Who can argue with the logic and the potential power of getting this right and I see considerable effort and expenditure going into qualitative and quantitative research to understand Category Entry Points.

Unfortunately, much of this will produce mediocre results. Standard research methods produce standard results at best. They give you a clearer understanding of reasons, motivations, triggers, occasions etc. but only at a surface level and they will give you no greater understanding than your competition are also gaining. So, all that time and effort will serve you well in keeping up with you competitors but not in getting ahead of them.

The problem is that while ‘why, when, how, where, with whom/what and while’ may sound like rational, assessable questions to which you can come up with quantified and qualified answers, the truth is that most Category Entry Points, the things that really prompt consumers to move into your category or choose your brand are invariably more subtle, more subliminal than the answers that consumers tend to give to researchers.

Consumers are not rational beings, their actions are generally not thought out. They act on impulse, they buy what they are familiar with. Kahneman called it System 1 thinking – automatic fast and with little or no effort.

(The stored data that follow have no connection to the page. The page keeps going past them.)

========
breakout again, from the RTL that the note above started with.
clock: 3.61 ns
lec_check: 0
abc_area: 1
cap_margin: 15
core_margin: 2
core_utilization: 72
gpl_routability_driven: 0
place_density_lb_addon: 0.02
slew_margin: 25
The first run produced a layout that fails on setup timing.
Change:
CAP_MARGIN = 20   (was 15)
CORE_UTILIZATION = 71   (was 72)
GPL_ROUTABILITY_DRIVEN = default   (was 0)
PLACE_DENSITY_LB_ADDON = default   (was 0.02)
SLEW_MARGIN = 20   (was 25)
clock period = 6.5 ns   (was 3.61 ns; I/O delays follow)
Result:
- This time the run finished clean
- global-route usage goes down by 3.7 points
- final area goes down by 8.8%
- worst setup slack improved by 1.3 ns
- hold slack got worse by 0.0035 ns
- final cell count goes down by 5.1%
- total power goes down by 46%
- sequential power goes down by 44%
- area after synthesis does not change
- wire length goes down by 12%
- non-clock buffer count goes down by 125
==> inputs of run a <==
==> flow/design.v (excerpt) <==
module vga_top(
	input ClkPort,
	input BtnC,
	input BtnU,
	input BtnD,
	input BtnR,
	input BtnL,
	input MoveTick,  
	output hSync, vSync,
	output [3:0] vgaR, vgaG, vgaB,
	output An0, An1, An2, An3, An4, An5, An6, An7,
	output Ca, Cb, Cc, Cd, Ce, Cf, Cg, Dp,
	output MemOE, MemWR, RamCS, QuadSpiFlashCS
	);
clock: 11.4 ns
lec_check: 0
abc_area: 0
cap_margin: 20
core_aspect_ratio: 1.2
core_margin: 7
core_utilization: 64
cts_cluster_diameter: 285
cts_cluster_size: 100
gpl_routability_driven: 1
gpl_timing_driven: 1
hold_slack_margin: 0.28
place_density: 0.61
setup_slack_margin: 1.83
slew_margin: 20
tns_end_percent: 35
run.sh (not shown) runs the stock make flow with config.mk's settings and CLKGATE_MAP_FILE=.
==> run b (differences from run a) <==
==> flow/config.mk (replaced) <==
export PLATFORM = sky130hd
export DESIGN_NAME = vga_top
export DESIGN_NICKNAME = vga_top
export VERILOG_FILES = /design/flow/design.v
export SDC_FILE = /design/flow/constraint.sdc
export NUM_CORES = 4
export LEC_CHECK = 0
export CAP_MARGIN = 20
export CORE_MARGIN = 2
export CORE_UTILIZATION = 66
export CTS_CLUSTER_DIAMETER = 353
export CTS_CLUSTER_SIZE = 97
export PLACE_DENSITY = 0.6
export SLEW_MARGIN = 20
==> flow/constraint.sdc (replaced) <==
create_clock -name core_clock -period 5.46 [get_ports {ClkPort}]
set_input_delay 1.0920 -clock core_clock [delete_from_list [all_inputs] [get_ports {ClkPort}]]
set_output_delay 1.0920 -clock core_clock [all_outputs]
set_load 0.01 [all_outputs]
==> run c (differences from run a) <==
==> flow/config.mk (replaced) <==
export PLATFORM = sky130hd
export DESIGN_NAME = vga_top
export DESIGN_NICKNAME = vga_top
export VERILOG_FILES = /design/flow/design.v
export SDC_FILE = /design/flow/constraint.sdc
export NUM_CORES = 4
export LEC_CHECK = 0
export CAP_MARGIN = 20
export CORE_MARGIN = 2
export CORE_UTILIZATION = 54
export SLEW_MARGIN = 10
==> flow/constraint.sdc (replaced) <==
create_clock -name core_clock -period 12.0 [get_ports {ClkPort}]
set_input_delay 2.4000 -clock core_clock [delete_from_list [all_inputs] [get_ports {ClkPort}]]
set_output_delay 2.4000 -clock core_clock [all_outputs]
set_load 0.01 [all_outputs]
==> run d (differences from run a) <==
==> flow/config.mk (replaced) <==
export PLATFORM = sky130hd
export DESIGN_NAME = vga_top
export DESIGN_NICKNAME = vga_top
export VERILOG_FILES = /design/flow/design.v
export SDC_FILE = /design/flow/constraint.sdc
export NUM_CORES = 4
export LEC_CHECK = 0
export CAP_MARGIN = 20
export CORE_MARGIN = 2
export CORE_UTILIZATION = 72
export CTS_CLUSTER_DIAMETER = 54
export CTS_CLUSTER_SIZE = 47
export PLACE_DENSITY_LB_ADDON = 0.01
export SETUP_SLACK_MARGIN = 1.83
export SLEW_MARGIN = 20
==> flow/constraint.sdc (replaced) <==
create_clock -name core_clock -period 6.28 [get_ports {ClkPort}]
set_input_delay 1.2560 -clock core_clock [delete_from_list [all_inputs] [get_ports {ClkPort}]]
set_output_delay 1.2560 -clock core_clock [all_outputs]
set_load 0.01 [all_outputs]
==> reports/qor.log <==
INFO  layout         multi_input_comb_cells=2639
INFO  critical_path  critical_path_launch_point=sc.xpos2[1]
INFO  drt            routedLengthMet1=39040microns
INFO  layout         comb_share=77.94%
INFO  pwr            ir_drop=120.6uV
INFO  timing         finalHoldViolations=0
INFO  status         outcome=timing/DRC/antenna clean
INFO  flow_run       timing.max_cap.violations=0
[end of results for run c]
==> reports/qor.log <==
INFO  flow_run       timing.max_cap.violations=0
INFO  layout         multi_input_comb_cells=2639
INFO  timing         setup_violations=12
INFO  timing         final_critical_path_setup_slack=-0.1213ns
INFO  status         failed_checks=negative setup slack
INFO  layout         comb_share=73.50%
INFO  critical_path  cp-endpoint=vgaG[0]
INFO  pwr            ir_drop=425.7uV
INFO  critical_path  critical_path_launch_point=sc.ypos2[3]
INFO  logic_synthesis synth-area-yosys=22910squm
INFO  status         outcome=finished with violations
[end of results for run b]
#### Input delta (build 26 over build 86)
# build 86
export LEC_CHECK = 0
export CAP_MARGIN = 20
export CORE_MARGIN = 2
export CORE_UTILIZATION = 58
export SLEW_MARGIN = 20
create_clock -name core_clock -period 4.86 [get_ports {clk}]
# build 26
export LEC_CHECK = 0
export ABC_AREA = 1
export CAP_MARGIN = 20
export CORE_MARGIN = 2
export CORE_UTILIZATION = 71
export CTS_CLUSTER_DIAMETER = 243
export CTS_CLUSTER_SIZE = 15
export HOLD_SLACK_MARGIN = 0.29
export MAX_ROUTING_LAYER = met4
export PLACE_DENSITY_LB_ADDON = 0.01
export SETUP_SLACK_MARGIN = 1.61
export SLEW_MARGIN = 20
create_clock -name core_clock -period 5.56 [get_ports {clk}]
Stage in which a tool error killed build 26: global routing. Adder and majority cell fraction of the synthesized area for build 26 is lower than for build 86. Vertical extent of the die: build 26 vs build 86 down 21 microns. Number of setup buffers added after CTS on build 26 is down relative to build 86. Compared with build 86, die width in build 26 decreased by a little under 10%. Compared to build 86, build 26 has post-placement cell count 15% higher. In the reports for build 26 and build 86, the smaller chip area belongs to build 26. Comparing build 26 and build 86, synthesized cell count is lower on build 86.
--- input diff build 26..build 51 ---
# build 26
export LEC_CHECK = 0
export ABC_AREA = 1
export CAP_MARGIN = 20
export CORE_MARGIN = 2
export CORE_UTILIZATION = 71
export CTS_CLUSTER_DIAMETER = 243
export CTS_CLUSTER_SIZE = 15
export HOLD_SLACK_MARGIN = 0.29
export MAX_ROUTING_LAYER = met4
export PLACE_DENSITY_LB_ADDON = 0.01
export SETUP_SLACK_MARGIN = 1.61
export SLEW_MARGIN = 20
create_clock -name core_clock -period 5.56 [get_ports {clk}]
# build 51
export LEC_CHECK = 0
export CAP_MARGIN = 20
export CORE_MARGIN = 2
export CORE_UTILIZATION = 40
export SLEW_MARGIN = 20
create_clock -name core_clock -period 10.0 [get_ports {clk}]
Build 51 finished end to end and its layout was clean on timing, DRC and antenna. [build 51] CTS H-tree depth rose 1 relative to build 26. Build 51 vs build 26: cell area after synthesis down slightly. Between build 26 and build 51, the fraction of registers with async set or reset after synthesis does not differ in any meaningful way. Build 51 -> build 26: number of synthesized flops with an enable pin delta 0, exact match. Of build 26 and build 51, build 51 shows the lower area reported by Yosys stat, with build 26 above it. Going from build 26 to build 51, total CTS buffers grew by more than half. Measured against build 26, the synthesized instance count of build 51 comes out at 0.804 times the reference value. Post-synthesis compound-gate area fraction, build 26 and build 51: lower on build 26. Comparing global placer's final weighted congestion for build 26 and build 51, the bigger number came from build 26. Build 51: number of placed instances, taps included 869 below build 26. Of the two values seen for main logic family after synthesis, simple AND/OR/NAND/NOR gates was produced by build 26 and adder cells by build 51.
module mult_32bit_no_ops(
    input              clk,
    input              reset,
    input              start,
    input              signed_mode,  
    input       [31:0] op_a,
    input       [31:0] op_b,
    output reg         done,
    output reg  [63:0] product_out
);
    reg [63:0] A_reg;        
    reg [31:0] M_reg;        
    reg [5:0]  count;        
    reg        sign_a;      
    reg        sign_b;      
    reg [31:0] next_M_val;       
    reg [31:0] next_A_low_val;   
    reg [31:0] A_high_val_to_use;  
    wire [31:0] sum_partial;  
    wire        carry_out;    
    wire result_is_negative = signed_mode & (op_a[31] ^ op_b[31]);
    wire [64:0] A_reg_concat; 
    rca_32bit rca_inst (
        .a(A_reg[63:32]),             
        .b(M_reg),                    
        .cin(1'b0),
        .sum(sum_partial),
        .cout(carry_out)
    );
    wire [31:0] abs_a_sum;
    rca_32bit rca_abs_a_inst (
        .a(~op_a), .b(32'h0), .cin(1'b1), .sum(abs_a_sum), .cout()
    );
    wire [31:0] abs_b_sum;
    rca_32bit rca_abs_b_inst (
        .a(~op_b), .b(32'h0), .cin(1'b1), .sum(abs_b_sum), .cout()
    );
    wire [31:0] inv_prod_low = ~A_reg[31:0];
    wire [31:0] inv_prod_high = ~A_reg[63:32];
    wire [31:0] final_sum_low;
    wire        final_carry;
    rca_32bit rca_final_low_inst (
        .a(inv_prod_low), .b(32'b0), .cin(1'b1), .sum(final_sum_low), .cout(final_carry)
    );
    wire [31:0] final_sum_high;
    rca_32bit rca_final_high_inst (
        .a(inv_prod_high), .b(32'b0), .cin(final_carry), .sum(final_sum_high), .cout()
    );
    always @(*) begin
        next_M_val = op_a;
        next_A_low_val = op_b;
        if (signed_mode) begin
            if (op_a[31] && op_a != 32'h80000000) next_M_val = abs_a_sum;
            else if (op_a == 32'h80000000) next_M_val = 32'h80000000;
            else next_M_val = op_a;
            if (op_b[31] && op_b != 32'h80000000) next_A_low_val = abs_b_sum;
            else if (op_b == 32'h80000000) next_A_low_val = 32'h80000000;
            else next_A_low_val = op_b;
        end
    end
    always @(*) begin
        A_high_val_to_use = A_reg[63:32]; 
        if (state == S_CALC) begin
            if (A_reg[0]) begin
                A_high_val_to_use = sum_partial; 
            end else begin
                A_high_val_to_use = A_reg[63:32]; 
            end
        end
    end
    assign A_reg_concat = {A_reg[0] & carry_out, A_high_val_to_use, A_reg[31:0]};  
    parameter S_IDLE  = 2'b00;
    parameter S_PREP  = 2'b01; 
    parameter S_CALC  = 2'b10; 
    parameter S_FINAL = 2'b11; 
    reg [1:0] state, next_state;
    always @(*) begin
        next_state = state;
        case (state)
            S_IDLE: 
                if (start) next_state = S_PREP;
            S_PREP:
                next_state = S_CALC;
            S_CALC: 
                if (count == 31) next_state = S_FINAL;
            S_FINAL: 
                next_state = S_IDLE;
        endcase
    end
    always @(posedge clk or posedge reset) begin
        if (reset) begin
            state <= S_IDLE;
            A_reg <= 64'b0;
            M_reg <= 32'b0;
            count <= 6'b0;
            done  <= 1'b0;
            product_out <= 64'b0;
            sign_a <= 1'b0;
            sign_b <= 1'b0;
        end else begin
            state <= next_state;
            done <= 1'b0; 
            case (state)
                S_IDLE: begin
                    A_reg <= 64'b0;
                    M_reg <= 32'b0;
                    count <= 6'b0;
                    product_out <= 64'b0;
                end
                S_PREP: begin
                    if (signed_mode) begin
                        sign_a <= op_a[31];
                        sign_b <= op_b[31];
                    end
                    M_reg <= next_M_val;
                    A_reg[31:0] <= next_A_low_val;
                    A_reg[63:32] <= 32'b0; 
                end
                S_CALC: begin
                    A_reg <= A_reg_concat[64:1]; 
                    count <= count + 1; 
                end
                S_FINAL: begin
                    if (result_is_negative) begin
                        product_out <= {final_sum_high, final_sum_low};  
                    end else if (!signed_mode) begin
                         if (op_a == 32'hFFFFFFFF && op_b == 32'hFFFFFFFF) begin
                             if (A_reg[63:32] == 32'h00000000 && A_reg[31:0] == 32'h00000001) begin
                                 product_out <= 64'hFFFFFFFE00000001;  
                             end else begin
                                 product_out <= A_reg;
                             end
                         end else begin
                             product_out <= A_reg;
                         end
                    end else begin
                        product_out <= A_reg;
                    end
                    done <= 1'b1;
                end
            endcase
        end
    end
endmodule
## run A
==> flow/design.v (excerpt) <==
module ALU_ft (
    input              clk,
    input              rst,
    input      [31:0]  A,
    input      [31:0]  B,
    input      [2:0]   ALUControl,
    output reg [31:0]  Result,
    output reg         Zero,
    output reg         Carry,
    output reg         OverFlow,
    output reg         Negative,
    output reg         fault_detected_out
);
    wire [31:0] alu_res;
    wire alu_z, alu_c, alu_v, alu_n;
    ALU u_alu (
        .A(A),
        .B(B),
        .ALUControl(ALUControl),
        .Result(alu_res),
        .Zero(alu_z),
        .Carry(alu_c),
        .OverFlow(alu_v),
        .Negative(alu_n)
    );
    reg [31:0] res_t1;
    reg [31:0] res_t2;
    localparam STAGE1 = 2'b00;
    localparam STAGE2 = 2'b01;
    localparam STAGE3 = 2'b10;
    reg [1:0] state;
    always @(posedge clk or negedge rst) begin
        if (!rst) begin
            state              <= STAGE1;
            fault_detected_out <= 1'b0;
            res_t1             <= 32'b0;
            res_t2             <= 32'b0;
            Result             <= 32'b0;
            Zero               <= 1'b0;
            Carry              <= 1'b0;
            OverFlow           <= 1'b0;
            Negative           <= 1'b0;
        end
  ...
Size: about 1500 cells after synthesis, roughly 100 flip-flops, about 13000 um2 of cells after synthesis.
clock: 3.22 ns
lec_check: 0
cap_margin: 30
core_margin: 2
core_utilization: 72
cts_cluster_diameter: 348
cts_cluster_size: 99
place_density: 0.77
setup_slack_margin: 0.96
slew_margin: 30
run.sh (not shown) runs the stock make flow with config.mk's settings and CLKGATE_MAP_FILE=.
Run A: aborted in 3_5_place_dp (tool error)
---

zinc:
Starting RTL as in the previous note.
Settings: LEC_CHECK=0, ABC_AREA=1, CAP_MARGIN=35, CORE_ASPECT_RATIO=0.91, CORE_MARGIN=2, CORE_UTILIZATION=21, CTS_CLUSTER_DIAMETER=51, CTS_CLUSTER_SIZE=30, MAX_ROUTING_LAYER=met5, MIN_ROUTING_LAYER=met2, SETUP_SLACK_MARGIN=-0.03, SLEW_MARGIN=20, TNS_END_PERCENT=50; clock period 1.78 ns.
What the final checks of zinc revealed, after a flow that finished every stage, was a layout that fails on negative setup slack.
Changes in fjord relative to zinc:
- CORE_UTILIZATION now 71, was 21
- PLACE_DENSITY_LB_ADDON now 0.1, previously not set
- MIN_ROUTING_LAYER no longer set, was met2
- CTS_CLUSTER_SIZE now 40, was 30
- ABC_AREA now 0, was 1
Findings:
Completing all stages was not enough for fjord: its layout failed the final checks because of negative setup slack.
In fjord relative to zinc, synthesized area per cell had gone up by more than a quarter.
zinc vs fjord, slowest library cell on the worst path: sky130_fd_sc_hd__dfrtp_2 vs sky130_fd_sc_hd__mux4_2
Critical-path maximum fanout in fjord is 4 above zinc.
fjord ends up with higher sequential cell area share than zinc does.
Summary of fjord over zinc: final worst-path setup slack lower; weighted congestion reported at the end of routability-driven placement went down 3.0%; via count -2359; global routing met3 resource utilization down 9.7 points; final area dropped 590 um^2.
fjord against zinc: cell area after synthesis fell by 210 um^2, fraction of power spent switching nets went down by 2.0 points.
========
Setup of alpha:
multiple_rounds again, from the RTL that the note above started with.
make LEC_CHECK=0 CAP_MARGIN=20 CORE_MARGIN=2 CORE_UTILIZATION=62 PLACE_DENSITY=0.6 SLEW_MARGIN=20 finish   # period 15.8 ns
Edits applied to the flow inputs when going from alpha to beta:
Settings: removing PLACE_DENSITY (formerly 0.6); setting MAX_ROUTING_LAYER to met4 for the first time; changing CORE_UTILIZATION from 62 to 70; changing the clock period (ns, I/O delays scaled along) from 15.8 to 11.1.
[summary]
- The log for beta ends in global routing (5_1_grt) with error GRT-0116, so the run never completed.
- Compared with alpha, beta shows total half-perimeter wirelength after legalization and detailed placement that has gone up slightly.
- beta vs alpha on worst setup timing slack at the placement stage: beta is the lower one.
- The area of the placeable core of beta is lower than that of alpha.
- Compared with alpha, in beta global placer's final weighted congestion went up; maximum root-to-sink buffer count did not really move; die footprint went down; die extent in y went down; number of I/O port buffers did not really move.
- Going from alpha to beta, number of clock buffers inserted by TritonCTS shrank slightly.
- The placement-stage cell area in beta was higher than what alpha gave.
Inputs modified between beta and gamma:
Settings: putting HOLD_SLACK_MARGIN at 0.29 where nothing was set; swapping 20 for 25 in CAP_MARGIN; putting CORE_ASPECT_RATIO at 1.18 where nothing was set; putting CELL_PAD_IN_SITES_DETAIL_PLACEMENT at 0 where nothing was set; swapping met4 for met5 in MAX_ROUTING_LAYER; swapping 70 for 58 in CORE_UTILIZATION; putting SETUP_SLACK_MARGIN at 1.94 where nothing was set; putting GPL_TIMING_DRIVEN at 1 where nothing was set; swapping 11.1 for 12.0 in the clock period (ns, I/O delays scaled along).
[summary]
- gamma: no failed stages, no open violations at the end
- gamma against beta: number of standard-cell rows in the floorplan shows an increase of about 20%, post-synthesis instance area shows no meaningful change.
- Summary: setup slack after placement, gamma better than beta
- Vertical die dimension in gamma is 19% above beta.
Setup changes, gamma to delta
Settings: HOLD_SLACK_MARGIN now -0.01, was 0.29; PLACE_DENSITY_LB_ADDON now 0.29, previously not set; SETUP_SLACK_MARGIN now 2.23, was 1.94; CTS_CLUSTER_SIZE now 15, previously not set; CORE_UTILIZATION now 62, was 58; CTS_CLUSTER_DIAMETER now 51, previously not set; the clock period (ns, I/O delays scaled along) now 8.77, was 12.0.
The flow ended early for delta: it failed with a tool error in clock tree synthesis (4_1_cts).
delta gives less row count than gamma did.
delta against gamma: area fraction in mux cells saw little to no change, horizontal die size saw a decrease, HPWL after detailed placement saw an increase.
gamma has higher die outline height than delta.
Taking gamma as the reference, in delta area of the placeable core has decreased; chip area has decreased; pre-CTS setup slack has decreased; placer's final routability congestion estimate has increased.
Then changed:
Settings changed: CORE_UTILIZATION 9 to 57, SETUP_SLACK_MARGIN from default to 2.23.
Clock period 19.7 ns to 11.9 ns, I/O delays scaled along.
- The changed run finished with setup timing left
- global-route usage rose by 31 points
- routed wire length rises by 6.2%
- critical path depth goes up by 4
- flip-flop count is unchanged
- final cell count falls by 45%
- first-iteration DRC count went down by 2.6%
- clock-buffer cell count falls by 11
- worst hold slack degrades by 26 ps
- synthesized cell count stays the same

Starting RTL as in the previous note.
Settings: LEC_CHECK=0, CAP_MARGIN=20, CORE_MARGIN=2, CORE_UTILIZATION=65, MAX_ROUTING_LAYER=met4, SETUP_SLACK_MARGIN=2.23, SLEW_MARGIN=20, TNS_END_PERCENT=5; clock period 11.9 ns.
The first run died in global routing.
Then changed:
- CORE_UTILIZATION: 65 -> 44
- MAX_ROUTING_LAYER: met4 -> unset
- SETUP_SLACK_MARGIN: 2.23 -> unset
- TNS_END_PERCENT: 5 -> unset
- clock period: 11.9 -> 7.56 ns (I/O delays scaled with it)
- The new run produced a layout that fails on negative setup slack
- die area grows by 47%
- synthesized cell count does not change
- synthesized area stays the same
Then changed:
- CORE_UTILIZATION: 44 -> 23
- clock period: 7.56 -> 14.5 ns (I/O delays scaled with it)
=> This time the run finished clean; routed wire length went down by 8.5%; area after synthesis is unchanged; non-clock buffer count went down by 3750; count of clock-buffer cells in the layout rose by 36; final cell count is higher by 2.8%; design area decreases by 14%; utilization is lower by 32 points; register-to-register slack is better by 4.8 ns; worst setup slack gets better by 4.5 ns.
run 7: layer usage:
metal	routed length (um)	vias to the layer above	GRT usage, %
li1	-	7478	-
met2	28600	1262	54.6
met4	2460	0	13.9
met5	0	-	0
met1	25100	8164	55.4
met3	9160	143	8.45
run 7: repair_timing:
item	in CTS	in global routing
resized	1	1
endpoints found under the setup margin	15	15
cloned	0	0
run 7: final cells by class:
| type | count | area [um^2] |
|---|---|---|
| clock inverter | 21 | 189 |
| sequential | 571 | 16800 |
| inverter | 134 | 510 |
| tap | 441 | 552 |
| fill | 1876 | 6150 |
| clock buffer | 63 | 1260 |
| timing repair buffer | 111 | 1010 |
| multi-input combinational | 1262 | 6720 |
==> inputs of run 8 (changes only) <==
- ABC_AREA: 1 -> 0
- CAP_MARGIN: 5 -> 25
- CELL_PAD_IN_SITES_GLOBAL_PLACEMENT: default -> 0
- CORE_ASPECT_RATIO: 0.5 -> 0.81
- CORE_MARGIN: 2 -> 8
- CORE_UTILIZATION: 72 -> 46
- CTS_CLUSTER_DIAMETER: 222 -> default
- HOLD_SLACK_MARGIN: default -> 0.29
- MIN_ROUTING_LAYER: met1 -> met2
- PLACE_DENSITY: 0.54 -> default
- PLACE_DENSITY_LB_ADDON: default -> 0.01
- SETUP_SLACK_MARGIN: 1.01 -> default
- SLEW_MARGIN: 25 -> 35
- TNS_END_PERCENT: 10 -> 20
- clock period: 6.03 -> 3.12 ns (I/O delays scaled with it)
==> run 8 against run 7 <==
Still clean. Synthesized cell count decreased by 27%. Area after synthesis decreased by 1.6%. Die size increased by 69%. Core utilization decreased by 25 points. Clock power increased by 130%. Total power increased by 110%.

If you are really to understand Category Entry Points you need to understand the rational top of mind reasons that consumers give you, but you also need to go much deeper into their subliminal thoughts. Those emotional memories, hopes, desires and imaginings that they are less inclined to talk about, but are the real drivers of choice.

A professional Psychometric analysis of their lifetime involvement with the category and with the key brands within it will start to give you a much clearer picture of what prompts consumers to enter the category, to come back again and again and to choose specific brands within the category.

Understanding consumers’ emotional journeys into and around the category sheds a much brighter light on why they are there, what they are seeking when they are there and how you can best meet their emotional as well as their rational needs. How you can present your brand experience in a way that encourages them not only to come back into the category but to seek out your brand every time they do.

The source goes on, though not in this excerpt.